I’m going to outline 1 side of an argument here.
Because religion is identity in some cultures, it is invested in and protected. In order to protect it, some religious institutions maintain a hierarchy where there is increasing investment in order to gain access to the “holiest of holies”. Why have a family lineage be the protector? The argument could be made that because family is who one knows best, and who one can trust the most, it might be a safer guardian of a religious institution.
Some thoughts to work on. What used to be grooming and separation of children for the priesthood from birth has in many religions been transformed into a long seminary with great financial cost to obtain leadership status. One notes that this also happens in other professions – medical, legal … The art of healing has long had as a part of its oath (Hippocratic) the family component.

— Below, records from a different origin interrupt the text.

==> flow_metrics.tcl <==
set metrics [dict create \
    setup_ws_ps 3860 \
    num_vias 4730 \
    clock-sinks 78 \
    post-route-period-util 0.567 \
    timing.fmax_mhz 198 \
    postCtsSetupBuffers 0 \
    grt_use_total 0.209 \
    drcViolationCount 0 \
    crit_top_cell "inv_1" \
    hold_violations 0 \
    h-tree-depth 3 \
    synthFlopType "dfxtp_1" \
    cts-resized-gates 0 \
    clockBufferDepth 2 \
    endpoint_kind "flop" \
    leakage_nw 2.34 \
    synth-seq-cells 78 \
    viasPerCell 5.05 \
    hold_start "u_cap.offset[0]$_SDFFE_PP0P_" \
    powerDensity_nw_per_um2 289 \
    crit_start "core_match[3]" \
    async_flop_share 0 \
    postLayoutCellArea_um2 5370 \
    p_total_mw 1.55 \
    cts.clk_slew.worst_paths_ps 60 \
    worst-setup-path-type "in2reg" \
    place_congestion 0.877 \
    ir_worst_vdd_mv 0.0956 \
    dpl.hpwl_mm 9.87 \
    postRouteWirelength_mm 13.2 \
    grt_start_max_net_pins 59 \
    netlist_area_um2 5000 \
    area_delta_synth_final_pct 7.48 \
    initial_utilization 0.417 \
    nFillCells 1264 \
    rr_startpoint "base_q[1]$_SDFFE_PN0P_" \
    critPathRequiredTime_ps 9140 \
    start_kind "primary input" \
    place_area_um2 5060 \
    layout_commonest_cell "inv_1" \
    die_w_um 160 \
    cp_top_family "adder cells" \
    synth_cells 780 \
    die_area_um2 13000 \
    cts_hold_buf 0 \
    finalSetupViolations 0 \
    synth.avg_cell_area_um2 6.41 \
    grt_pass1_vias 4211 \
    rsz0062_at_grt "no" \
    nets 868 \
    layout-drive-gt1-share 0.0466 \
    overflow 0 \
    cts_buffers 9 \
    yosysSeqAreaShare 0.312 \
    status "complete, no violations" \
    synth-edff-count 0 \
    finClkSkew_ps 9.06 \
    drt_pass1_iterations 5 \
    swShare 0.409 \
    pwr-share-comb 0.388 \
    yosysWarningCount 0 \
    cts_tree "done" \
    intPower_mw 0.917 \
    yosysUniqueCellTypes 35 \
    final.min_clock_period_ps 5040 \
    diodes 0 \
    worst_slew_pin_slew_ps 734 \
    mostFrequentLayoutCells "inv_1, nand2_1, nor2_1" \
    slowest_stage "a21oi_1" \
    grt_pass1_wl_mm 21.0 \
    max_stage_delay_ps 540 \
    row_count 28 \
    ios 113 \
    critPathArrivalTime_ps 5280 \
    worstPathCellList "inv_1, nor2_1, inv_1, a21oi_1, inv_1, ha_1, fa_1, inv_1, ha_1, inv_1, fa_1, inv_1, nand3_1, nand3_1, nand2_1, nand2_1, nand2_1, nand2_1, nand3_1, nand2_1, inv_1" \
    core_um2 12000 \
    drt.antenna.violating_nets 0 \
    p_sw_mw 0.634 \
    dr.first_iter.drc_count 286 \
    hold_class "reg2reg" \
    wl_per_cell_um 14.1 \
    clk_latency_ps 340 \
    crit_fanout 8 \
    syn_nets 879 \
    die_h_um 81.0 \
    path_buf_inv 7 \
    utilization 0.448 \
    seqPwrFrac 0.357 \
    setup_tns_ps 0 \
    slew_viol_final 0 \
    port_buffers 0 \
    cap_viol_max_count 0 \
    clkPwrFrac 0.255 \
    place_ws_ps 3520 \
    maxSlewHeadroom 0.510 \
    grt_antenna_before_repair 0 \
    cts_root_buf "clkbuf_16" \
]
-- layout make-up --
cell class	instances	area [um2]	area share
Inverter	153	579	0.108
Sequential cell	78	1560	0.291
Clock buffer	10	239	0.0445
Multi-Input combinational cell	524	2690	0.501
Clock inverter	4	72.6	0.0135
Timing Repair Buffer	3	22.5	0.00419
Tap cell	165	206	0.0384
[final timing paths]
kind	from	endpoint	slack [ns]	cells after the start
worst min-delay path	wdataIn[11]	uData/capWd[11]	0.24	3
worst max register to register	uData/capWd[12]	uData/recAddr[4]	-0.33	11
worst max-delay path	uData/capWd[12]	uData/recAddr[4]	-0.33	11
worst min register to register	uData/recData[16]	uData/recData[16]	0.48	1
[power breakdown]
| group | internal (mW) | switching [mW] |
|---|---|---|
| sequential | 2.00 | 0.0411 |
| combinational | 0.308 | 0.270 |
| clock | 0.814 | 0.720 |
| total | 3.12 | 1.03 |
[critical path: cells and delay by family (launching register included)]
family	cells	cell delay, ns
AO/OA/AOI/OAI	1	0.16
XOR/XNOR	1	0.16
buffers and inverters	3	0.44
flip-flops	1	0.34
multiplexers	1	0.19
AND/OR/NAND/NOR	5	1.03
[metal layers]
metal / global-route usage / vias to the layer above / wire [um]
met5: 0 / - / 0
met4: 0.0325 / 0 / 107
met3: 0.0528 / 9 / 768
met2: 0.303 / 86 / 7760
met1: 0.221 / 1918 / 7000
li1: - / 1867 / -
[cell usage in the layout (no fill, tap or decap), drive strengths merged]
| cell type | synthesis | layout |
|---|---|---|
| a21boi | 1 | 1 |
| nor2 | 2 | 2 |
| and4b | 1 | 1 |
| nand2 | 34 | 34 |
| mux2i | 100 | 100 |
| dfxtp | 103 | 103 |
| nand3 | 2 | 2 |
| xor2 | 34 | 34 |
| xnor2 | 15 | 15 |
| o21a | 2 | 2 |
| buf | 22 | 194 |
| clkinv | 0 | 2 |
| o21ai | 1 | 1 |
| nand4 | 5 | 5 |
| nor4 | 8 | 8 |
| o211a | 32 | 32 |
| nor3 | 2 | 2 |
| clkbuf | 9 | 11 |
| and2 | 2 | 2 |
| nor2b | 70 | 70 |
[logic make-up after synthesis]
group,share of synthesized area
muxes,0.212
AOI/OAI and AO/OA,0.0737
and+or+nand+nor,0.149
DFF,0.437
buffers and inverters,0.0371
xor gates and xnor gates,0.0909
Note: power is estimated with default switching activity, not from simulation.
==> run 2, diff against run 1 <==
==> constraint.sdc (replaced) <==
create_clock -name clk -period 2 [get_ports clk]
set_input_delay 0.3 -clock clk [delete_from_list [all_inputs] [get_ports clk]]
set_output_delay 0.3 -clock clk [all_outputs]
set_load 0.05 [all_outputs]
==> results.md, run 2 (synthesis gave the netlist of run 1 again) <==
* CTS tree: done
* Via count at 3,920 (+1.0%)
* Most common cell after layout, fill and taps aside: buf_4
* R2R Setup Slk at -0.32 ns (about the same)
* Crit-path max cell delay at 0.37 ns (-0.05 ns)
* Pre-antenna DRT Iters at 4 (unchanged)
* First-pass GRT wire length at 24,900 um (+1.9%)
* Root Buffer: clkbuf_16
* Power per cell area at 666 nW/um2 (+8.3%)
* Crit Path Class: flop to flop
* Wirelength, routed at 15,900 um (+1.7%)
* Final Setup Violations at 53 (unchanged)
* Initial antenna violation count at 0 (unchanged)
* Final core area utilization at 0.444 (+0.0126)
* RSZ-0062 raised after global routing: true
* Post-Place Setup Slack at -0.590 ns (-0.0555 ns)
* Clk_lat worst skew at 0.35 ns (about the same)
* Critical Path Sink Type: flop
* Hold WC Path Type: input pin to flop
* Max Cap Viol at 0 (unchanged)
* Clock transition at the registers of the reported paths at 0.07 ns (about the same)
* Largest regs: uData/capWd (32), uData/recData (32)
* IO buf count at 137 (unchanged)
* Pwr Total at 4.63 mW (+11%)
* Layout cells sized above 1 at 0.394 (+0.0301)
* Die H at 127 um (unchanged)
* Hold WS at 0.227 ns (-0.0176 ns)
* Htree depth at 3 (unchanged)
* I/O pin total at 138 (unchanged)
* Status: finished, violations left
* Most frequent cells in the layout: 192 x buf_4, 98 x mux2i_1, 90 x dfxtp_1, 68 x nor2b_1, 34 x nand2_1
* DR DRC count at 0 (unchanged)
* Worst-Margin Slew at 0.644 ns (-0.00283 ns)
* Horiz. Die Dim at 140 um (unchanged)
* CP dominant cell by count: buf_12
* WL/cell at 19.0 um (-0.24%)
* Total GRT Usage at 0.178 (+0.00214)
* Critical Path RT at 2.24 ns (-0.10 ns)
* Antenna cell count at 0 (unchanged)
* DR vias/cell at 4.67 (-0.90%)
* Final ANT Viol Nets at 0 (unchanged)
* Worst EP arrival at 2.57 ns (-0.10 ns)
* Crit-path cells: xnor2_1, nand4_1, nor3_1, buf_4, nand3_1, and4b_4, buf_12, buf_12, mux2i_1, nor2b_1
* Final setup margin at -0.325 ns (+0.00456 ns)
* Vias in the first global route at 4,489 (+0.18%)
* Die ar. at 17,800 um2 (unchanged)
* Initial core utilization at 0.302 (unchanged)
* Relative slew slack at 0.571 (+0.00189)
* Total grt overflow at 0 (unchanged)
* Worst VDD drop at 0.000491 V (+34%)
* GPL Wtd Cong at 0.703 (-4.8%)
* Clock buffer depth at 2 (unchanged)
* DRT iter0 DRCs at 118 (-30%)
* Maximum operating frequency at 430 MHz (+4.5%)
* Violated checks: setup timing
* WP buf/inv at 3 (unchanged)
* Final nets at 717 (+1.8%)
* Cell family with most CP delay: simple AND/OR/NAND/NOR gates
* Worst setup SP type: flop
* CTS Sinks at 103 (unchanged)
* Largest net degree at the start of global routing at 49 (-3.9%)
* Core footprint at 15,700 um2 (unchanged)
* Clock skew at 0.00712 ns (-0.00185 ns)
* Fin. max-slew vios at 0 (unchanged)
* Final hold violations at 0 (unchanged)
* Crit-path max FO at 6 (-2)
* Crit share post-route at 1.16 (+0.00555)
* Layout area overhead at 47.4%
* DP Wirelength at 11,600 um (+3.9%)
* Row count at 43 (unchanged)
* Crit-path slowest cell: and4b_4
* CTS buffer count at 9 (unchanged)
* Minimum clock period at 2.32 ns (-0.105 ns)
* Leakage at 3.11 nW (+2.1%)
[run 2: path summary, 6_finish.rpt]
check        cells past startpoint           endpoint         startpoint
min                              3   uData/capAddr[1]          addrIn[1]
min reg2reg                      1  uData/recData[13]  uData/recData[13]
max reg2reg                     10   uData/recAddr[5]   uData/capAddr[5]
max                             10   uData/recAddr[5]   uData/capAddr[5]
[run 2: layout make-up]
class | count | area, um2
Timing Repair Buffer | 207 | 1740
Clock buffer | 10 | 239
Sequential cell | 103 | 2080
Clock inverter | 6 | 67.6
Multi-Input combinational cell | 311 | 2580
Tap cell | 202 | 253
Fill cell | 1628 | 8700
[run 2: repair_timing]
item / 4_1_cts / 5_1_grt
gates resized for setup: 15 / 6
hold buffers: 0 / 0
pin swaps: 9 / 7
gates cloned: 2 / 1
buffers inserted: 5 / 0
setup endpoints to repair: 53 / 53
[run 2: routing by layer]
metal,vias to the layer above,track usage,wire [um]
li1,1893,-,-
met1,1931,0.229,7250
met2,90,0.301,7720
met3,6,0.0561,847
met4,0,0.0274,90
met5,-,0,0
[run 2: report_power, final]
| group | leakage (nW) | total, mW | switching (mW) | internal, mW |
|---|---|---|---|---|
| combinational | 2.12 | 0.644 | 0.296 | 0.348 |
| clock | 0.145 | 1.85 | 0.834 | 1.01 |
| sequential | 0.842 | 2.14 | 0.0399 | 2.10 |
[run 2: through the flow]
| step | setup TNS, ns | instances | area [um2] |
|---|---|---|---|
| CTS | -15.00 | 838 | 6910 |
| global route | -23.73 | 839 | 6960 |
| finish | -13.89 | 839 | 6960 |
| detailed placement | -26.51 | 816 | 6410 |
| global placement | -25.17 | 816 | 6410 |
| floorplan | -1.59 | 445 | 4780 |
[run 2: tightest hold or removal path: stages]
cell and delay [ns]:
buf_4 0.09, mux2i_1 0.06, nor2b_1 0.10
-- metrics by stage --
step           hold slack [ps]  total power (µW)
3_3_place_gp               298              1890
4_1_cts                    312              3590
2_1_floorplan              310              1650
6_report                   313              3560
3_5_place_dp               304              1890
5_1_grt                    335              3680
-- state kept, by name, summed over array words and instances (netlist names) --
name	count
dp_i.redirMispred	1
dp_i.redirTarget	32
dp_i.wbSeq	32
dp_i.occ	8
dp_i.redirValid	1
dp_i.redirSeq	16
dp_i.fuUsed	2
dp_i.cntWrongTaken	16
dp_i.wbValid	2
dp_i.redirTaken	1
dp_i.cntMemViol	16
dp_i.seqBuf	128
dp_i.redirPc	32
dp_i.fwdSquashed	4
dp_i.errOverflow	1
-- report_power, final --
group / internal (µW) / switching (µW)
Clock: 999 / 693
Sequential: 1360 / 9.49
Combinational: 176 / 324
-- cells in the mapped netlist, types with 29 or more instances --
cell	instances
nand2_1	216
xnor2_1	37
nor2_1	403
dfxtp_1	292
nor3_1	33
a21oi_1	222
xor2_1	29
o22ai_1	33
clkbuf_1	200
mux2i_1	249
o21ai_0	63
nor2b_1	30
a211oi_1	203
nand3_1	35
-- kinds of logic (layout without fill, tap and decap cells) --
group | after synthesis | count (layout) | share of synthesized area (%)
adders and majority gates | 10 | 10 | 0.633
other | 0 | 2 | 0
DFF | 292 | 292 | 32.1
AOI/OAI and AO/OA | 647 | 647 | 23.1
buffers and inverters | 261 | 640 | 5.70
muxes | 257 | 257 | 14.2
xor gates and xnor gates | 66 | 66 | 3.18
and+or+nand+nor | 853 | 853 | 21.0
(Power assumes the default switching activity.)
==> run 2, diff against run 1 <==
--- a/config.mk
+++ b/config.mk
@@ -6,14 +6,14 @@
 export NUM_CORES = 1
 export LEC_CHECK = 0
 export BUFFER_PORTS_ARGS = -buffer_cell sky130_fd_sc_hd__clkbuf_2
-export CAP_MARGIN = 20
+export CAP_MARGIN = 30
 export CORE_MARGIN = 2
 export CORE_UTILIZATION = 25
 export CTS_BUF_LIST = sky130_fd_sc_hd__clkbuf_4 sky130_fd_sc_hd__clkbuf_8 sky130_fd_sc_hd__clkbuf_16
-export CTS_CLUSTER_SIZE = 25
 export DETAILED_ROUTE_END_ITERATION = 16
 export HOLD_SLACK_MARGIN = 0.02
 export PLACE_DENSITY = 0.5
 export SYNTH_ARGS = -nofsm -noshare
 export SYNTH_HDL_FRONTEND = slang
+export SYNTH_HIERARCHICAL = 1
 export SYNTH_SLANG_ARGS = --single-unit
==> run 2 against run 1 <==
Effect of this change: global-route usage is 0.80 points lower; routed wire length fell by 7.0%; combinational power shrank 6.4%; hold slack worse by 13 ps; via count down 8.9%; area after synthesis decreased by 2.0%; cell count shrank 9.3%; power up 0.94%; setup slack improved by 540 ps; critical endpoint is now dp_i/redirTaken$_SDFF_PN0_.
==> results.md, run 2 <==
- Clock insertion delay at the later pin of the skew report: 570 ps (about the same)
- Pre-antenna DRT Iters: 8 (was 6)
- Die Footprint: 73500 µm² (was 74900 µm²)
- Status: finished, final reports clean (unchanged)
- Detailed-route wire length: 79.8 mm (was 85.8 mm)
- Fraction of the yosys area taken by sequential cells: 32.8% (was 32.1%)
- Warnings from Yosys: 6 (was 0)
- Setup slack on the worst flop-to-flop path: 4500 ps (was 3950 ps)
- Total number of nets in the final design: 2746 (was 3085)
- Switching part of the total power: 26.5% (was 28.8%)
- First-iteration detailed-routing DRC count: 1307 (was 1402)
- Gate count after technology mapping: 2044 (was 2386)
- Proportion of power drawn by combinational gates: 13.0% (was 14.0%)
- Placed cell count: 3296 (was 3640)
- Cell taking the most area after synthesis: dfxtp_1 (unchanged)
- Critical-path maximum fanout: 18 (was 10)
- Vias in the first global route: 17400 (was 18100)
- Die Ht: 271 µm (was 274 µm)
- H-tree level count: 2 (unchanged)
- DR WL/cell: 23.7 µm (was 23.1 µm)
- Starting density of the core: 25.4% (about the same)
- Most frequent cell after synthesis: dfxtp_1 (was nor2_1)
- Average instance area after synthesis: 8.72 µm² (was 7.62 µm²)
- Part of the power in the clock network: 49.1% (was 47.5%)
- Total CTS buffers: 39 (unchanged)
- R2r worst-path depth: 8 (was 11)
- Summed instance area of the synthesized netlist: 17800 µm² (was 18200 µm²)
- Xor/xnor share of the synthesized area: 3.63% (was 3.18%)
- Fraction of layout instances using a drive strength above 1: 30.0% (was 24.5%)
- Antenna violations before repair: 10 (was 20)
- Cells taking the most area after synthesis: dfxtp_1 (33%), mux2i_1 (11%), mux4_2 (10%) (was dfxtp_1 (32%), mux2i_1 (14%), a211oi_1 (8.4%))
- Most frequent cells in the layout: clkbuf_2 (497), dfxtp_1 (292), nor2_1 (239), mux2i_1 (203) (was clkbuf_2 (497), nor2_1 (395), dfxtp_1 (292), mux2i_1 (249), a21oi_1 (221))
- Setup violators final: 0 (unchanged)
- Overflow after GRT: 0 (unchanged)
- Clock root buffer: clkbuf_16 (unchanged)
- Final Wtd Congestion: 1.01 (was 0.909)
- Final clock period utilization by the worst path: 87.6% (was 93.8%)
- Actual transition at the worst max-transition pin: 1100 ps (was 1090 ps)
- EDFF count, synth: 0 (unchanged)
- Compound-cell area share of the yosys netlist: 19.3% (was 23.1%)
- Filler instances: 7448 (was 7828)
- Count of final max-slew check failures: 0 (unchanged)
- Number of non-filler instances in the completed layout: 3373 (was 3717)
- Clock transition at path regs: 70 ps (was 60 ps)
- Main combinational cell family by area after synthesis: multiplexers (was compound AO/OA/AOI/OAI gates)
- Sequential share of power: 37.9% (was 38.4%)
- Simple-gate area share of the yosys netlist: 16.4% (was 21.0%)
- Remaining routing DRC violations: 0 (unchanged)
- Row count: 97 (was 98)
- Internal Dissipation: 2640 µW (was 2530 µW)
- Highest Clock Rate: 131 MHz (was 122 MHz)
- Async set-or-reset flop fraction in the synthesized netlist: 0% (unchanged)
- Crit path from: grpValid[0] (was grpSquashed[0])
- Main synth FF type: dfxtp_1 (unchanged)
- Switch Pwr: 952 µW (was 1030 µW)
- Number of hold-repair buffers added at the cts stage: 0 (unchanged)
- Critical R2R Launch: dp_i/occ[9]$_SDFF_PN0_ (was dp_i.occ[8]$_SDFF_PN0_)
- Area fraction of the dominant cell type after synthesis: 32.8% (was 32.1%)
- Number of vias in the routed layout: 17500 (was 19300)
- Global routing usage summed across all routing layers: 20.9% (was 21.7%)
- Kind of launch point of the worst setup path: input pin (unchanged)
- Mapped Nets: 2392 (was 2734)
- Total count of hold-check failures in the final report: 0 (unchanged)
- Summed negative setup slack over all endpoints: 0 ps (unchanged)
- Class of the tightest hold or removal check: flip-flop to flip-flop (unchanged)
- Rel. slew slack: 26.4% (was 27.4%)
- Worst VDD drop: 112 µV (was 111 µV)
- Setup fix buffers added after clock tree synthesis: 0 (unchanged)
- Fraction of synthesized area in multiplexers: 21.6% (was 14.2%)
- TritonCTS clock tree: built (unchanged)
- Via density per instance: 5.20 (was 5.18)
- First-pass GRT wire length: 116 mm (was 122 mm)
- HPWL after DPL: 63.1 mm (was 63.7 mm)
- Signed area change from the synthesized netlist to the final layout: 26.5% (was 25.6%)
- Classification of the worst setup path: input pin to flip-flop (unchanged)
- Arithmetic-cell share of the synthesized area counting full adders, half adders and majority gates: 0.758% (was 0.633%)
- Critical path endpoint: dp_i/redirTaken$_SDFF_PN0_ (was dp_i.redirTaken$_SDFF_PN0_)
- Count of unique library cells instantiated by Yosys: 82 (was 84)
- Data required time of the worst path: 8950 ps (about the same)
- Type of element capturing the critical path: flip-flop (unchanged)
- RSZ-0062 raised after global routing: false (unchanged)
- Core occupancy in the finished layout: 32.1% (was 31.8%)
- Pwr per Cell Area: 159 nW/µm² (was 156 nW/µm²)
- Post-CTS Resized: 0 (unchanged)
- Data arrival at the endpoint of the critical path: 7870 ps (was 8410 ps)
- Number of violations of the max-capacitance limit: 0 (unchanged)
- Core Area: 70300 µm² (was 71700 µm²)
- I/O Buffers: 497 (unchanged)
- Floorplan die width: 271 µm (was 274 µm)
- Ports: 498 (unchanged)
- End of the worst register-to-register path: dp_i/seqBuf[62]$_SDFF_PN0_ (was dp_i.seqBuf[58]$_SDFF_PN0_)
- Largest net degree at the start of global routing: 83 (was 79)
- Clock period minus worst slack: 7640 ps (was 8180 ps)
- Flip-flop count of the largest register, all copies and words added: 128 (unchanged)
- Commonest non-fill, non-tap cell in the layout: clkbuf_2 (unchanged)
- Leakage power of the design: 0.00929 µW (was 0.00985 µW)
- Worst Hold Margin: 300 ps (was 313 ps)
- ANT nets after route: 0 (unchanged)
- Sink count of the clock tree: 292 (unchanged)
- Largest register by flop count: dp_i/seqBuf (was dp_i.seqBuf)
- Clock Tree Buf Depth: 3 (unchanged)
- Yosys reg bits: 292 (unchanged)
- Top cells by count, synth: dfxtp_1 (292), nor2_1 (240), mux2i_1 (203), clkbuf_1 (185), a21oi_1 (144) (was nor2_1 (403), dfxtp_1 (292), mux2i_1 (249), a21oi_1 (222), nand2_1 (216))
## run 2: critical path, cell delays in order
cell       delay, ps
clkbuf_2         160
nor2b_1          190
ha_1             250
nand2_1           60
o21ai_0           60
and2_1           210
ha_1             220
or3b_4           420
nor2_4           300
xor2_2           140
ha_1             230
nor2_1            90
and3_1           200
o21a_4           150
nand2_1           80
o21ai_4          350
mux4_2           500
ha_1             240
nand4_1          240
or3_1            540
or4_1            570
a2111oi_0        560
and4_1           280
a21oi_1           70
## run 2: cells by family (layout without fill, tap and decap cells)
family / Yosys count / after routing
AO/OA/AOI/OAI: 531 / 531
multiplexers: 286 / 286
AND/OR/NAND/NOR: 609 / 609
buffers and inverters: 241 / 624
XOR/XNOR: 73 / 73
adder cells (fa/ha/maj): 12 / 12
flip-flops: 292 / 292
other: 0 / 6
==> config.mk <==
export PLATFORM = sky130hd
export DESIGN_NAME = pkt_bus_out
export DESIGN_NICKNAME = d
export VERILOG_FILES = /design/src/rtl/pkt_bus_out_pkg.sv /design/src/rtl/pkt_bus_out_dp.sv /design/src/rtl/pkt_bus_out_ctl.sv /design/src/rtl/pkt_bus_out.sv
export SDC_FILE = /design/constraint.sdc
export NUM_CORES = 1
export LEC_CHECK = 0
export CORE_UTILIZATION = 45
export DETAILED_ROUTE_END_ITERATION = 12
export DONT_BUFFER_PORTS = 1
export GPL_ROUTABILITY_DRIVEN = 1
export SETUP_SLACK_MARGIN = 0.2
export SLEW_MARGIN = 20
export SYNTH_ARGS = -nofsm -noshare
export SYNTH_HDL_FRONTEND = slang
export SYNTH_SLANG_ARGS = --single-unit
==> constraint.sdc <==
create_clock -name clk -period 20.5 [get_ports clk]
set_clock_uncertainty 0.2 [all_clocks]
set_input_delay 0 -clock clk [delete_from_list [all_inputs] [get_ports clk]]
set_output_delay 0 -clock clk [all_outputs]
set_load 0.005 [all_outputs]
==> src/rtl/pkt_bus_out_pkg.sv <==
package pkt_bus_out_pkg;
  // Strobes from the sequencing control to the datapath
  typedef struct packed {
    logic popFifo;   // last beat of a FIFO packet leaves at this edge
    logic popReq;    // last beat of the buffered request leaves at this edge
    logic selFifo;   // beat source: 1 FIFO head, 0 request buffer
    logic drive;     // a beat is on the bus this cycle
    logic header;    // this beat is the first of its packet
  } strobe_t;

  typedef enum logic [1:0] {
    ST_IDLE = 2'd0,
    ST_WAIT = 2'd1,
    ST_SEND = 2'd2
  } seq_state_t;
endpackage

I think in the above argument, it would be important to distinguish between institution and its cultural relevance, and relationship with God. God can act outside of a religious institution, thereby offering everyone access to God, while at the same time, maintaining the institution, and God’s relationship with the institution as well. The institution may reflect cultural identity, in addition to relationship with God. The point of difficulty (often used politically) arises when people confuse worshiping God and worshiping culture.
This week in Torah study, we approached a part of Devarim that has a separation of sites of blessings and curses. Two different mountains in fact, each equally occupied by 1/2 of the tribes of Israel. One wonders about the separation of physical space. Had a splitting of deity occurred – God and devil – along Zoroastrian lines such that offerings were made accordingly? Almost certainly not (although the separation may in fact historically derive from this). Instead, one is probably confronting a terror inside that “blessings” could not be distinguished from “curses” unless the physical locations were VERY distinct. During times of tribal conflict in which each tribe presumed to have its own God or protector, the same difficulty would arise by having people from different tribes occupy the same sacred space. So, there is a desire to have space where the prayer to God is clear. So clear in fact, that one people would destroy any remnant of a former occupant’s religious sites, rather than resanctify them for their own purpose. In a more modern monotheistic conception of God, these questions about physical space and access would need to be logically reassessed.
A little quiz on Deuteronomy (I worked my way up to 100% on the 2nd try). The name of the chapter is Greek, i.e. not the original Hebrew name “Devarim” or “Words”, and means 2nd law in Greek. It derives from a mistranslation of Dt 17:18 in Septuagint Greek where the actual Hebrew might be more accurately translated “He shall write himself the law before”, referring to the future king’s obligation to make a copy of the Torah. The word Torah is singular.
Deuteronomy is a retelling of Exodus. Although attributed to Moses, it is legitimate to wonder whether the book is not itself one of a king’s copies, consolidated to the other 4 books of the Torah.